John also writes young adult fiction that blends the intimacy of memoir with propulsive storytelling. His work centers first-generation families, music, and the overlooked edges of the American West and Pacific Northwest, including the novels Silent Hearts and Violin and Scalpel. He has taught community writing workshops in Sheridan and Los Angeles, and lives in Seattle with his partner and a very patient dog.

Ratings & Reviews

Trevor Sandoval
2026-06-22

Think of it as chamber-lit YA: intimate, precise, and quietly intense. If you liked the artistic resolve of Mira Chang's The Practice Room and the humane hospital rhythms in Rafael Ortiz's Shift Notes, Lia's story will be a perfect fit. The music scenes ring with knowledge, the ER sequences respect real stakes, and the final offer arrives with honesty rather than melodrama.

Helen Kuo
2026-03-14

The motif of precision threads this story, from scales under Lia's fingers to sutures she watches at Harborview. The talismanic scalpel is risky symbolism, yet it works because the book treats it as weight, not spectacle.

Expectations hum in every scene, especially in the long echo between a mother's sacrifices and a daughter's autonomy, and the letters to Laramie stitch that theme together. By the end the choice lands as "quiet, precise, and true," and it resonates long after the last note fades.

Omar Vaziri
2026-01-08

Seattle hums in these pages, from wet sidewalks outside Benaroya Hall to antiseptic-bright corridors at Harborview; the atmosphere never lets you forget that music and medicine both depend on rooms built for listening. The snow-bound tour stop is vivid, the sirens keep time, and the city feels lived in, though a few background details blur when scenes shift quickly.

Janelle Brooke
2025-10-20

What shines is Lia's interior math. Her mother's night-shift grit, Ms. Hall's exacting encouragement, and Dr. Vargas's calm under pressure all ricochet inside her until every choice feels earned. Noor is a standout, drumming through fear with jokes and small kindnesses, and their friendship reads like the best chamber duet. Dialogue stays clipped and honest, and when Lia pockets the forgotten scalpel, it feels like a private promise rather than a plot device.

Colin Pham
2025-07-02

The novel balances orchestral discipline with the messy cadence of a trauma ward, and the prose mirrors that contrast. Chapters move in clean, clipped scenes that open into reflective letters to a brother in Laramie, an effect that highlights precision without losing warmth.

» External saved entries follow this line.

--- src/source/rx_fcs_check.sv ---
`timescale 1ns/100ps

module rx_fcs_check (
    input  logic                     clk_125m,
    input  logic                     rst_125m,
    input  mac_rx_pkg::rx_byte_t     beat_d1,
    input  mac_rx_pkg::frame_phase_t phase,
    input  mac_rx_pkg::byte_idx_t    idx,
    input  logic                     beat_take,
    input  logic                     frame_close,
    output logic                     crc_err
);
    import mac_rx_pkg::*;

    logic        body_first;
    logic        crc_beat;
    logic        fcs_beat;
    logic        fcs_last;
    logic [31:0] crc_q;
    logic [23:0] fcs_q;
    logic [31:0] fcs_rx;

    // ----------------------------------------------------------------------
    // covered bytes and fcs field
    // ----------------------------------------------------------------------
    assign body_first = beat_take && (phase == PH_BODY) && (idx == '0);
    assign crc_beat   = beat_take && (phase == PH_BODY || phase == PH_STATUS);
    assign fcs_beat   = beat_take && (phase == PH_FCS);
    assign fcs_last   = fcs_beat && (idx == byte_idx_t'(FCS_LEN - 1));

    // full field including the byte on the bus, msb first
    assign fcs_rx = {fcs_q, beat_d1.data};

    always_ff @(posedge clk_125m) begin
        if (body_first) begin
            crc_q <= crc32_step(CRC_INIT, beat_d1.data);
        end else if (crc_beat) begin
            crc_q <= crc32_step(crc_q, beat_d1.data);
        end
        if (fcs_beat) begin
            fcs_q <= {fcs_q[15:0], beat_d1.data};
        end
    end

    // ----------------------------------------------------------------------
    // compare
    // ----------------------------------------------------------------------
    always_ff @(posedge clk_125m or negedge rst_125m) begin
        if (!rst_125m) begin
            crc_err <= 1'b0;
        end else begin
            if (body_first) begin
                crc_err <= 1'b0;
            end
            if (fcs_last) begin
                crc_err <= (fcs_rx != ~crc_q);
            end
            // closed before the fcs was complete
            if (frame_close && phase != PH_END && !fcs_last) begin
                crc_err <= 1'b1;
            end
        end
    end

endmodule

--- src/source/rx_status_append.sv ---
`timescale 1ns/100ps

module rx_status_append (
    input  logic                     clk_125m,
    input  logic                     rst_125m,
    input  logic                     cfg_err,
    input  mac_rx_pkg::rx_byte_t     beat_d1,
    input  mac_rx_pkg::frame_phase_t phase,
    input  mac_rx_pkg::byte_idx_t    idx,
    input  logic                     beat_take,
    input  logic                     frame_close,
    input  logic                     len_err,
    input  logic                     seq_err,
    input  logic                     crc_err,
    output mac_rx_pkg::rx_byte_t     rx_out
);
    import mac_rx_pkg::*;

    logic       cfg_meta_q;
    logic       cfg_sync_q;
    logic       close_d1_q;
    logic       close_d2_q;
    logic [7:0] stat_hi_q;
    logic [3:0] stat_lo_q;
    logic       fwd;
    logic       out_valid_q;
    logic       out_sop_q;
    logic       out_eop_q;
    logic [7:0] out_data_q;

    // ----------------------------------------------------------------------
    // cfg_err sync and close delay line
    // ----------------------------------------------------------------------
    always_ff @(posedge clk_125m or negedge rst_125m) begin
        if (!rst_125m) begin
            cfg_meta_q <= 1'b0;
            cfg_sync_q <= 1'b0;
            close_d1_q <= 1'b0;
            close_d2_q <= 1'b0;
        end else begin
            cfg_meta_q <= cfg_err;
            cfg_sync_q <= cfg_meta_q;
            close_d1_q <= frame_close;
            close_d2_q <= close_d1_q;
        end
    end

    // link status word, low nibble is all that goes out
    always_ff @(posedge clk_125m) begin
        if (beat_take && phase == PH_STATUS) begin
            if (idx == '0) begin
                stat_hi_q <= beat_d1.data;
            end else begin
                stat_lo_q <= beat_d1.data[3:0];
            end
        end
    end

    // ----------------------------------------------------------------------
    // output stream
    // ----------------------------------------------------------------------
    assign fwd = beat_take && (phase == PH_BODY);

    always_ff @(posedge clk_125m or negedge rst_125m) begin
        if (!rst_125m) begin
            out_valid_q <= 1'b0;
            out_sop_q   <= 1'b0;
            out_eop_q   <= 1'b0;
        end else begin
            out_valid_q <= fwd || close_d1_q || close_d2_q;
            out_sop_q   <= fwd && (idx == '0);
            out_eop_q   <= close_d2_q;
        end
    end

    always_ff @(posedge clk_125m) begin
        if (close_d1_q) begin
            out_data_q <= stat_hi_q;
        end else if (close_d2_q) begin
            out_data_q <= {cfg_sync_q, len_err, seq_err, crc_err, stat_lo_q};
        end else begin
            out_data_q <= beat_d1.data;
        end
    end

    assign rx_out = '{valid: out_valid_q, sop: out_sop_q, eop: out_eop_q, data: out_data_q};

endmodule
===== config.mk =====
export PLATFORM = sky130hd
export DESIGN_NAME = vdma_top
export DESIGN_NICKNAME = d
export VERILOG_FILES = /design/src/source/vdma_pkg.sv /design/src/source/axi_burst_reader.sv /design/src/source/axi_burst_writer.sv /design/src/source/frame_buffer_ctrl.sv /design/src/source/pixel_display.sv /design/src/source/pixel_ingest.sv /design/src/source/sync_fifo.sv /design/src/source/vdma_top.sv
export VERILOG_INCLUDE_DIRS = /design/src /design/src/include
export SDC_FILE = /design/constraint.sdc
export NUM_CORES = 2
export LEC_CHECK = 0
export CORE_MARGIN = 5
export CORE_UTILIZATION = 28
export CTS_BUF_LIST = sky130_fd_sc_hd__clkbuf_4 sky130_fd_sc_hd__clkbuf_8
export DETAILED_ROUTE_END_ITERATION = 7
export DONT_BUFFER_PORTS = 1
export PLACE_DENSITY = 0.47
export SKIP_CTS_REPAIR_TIMING = 1
export SLEW_MARGIN = 20
export SYNTH_ARGS = -nofsm -noshare
export SYNTH_HDL_FRONTEND = slang
export SYNTH_SLANG_ARGS = --single-unit
export TNS_END_PERCENT = 5

===== constraint.sdc =====
create_clock -name M_AXI_ACLK -period 9 [get_ports M_AXI_ACLK]
set_input_delay 1.35 -clock M_AXI_ACLK [delete_from_list [all_inputs] [get_ports M_AXI_ACLK]]
set_output_delay 1.35 -clock M_AXI_ACLK [all_outputs]
set_load 0.005 [all_outputs]

===== src/include/vdma_macros.svh =====
`ifndef VDMA_MACROS_SVH
`define VDMA_MACROS_SVH

// bus and pixel widths
`define VDMA_DATA_W     32
`define VDMA_ADDR_W     32
`define VDMA_PIX_W      16

`define VDMA_BURST_LEN  8       // beats per INCR burst

// active image, kept tiny for simulation
`define VDMA_IMG_H      16
`define VDMA_IMG_V      4
`define VDMA_BURSTS_PER_FRAME \
    ((`VDMA_IMG_H * `VDMA_IMG_V * `VDMA_PIX_W) / (`VDMA_DATA_W * `VDMA_BURST_LEN))

// three frame buffers in external memory
`define VDMA_BUF0_BASE  32'h1000_0000
`define VDMA_BUF1_BASE  32'h1100_0000
`define VDMA_BUF2_BASE  32'h1200_0000

`define VDMA_FIFO_DEPTH 32      // beats, ingest and display side

`endif


===== src/source/vdma_pkg.sv =====
`include "vdma_macros.svh"

package vdma_pkg;

    typedef enum logic [1:0] {
        WR_IDLE,
        WR_ADDR,
        WR_DATA,
        WR_RESP
    } wr_state_e;

    typedef enum logic [1:0] {
        RD_IDLE,
        RD_ADDR,
        RD_DATA
    } rd_state_e;

    typedef logic [2:0] buf_sel_t;      // one-hot, all zero = no buffer

    ////////////////////
    // axi channel groups

    typedef struct packed {
        logic [`VDMA_ADDR_W-1:0] addr;
        logic                    valid;
    } axi_aw_t;

    typedef struct packed {
        logic [`VDMA_DATA_W-1:0] data;
        logic                    last;
        logic                    valid;
    } axi_w_t;

    typedef struct packed {
        logic [`VDMA_ADDR_W-1:0] addr;
        logic                    valid;
    } axi_ar_t;

    typedef struct packed {
        logic [`VDMA_DATA_W-1:0] data;
        logic                    last;
        logic                    valid;
    } axi_r_t;

endpackage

A few transitions feel abrupt, especially around the botched rehearsal and the snowed-in tour stop, and some medical details repeat when the tension is already established. Even so, Lia's voice carries the structure, and the closing sections find a steady tempo.

Maya Rios
2025-06-15

A thoughtful senior-year tightrope where rehearsals at Benaroya and code blues at Harborview pull Lia between two futures, paced with just enough urgency to keep each choice humming.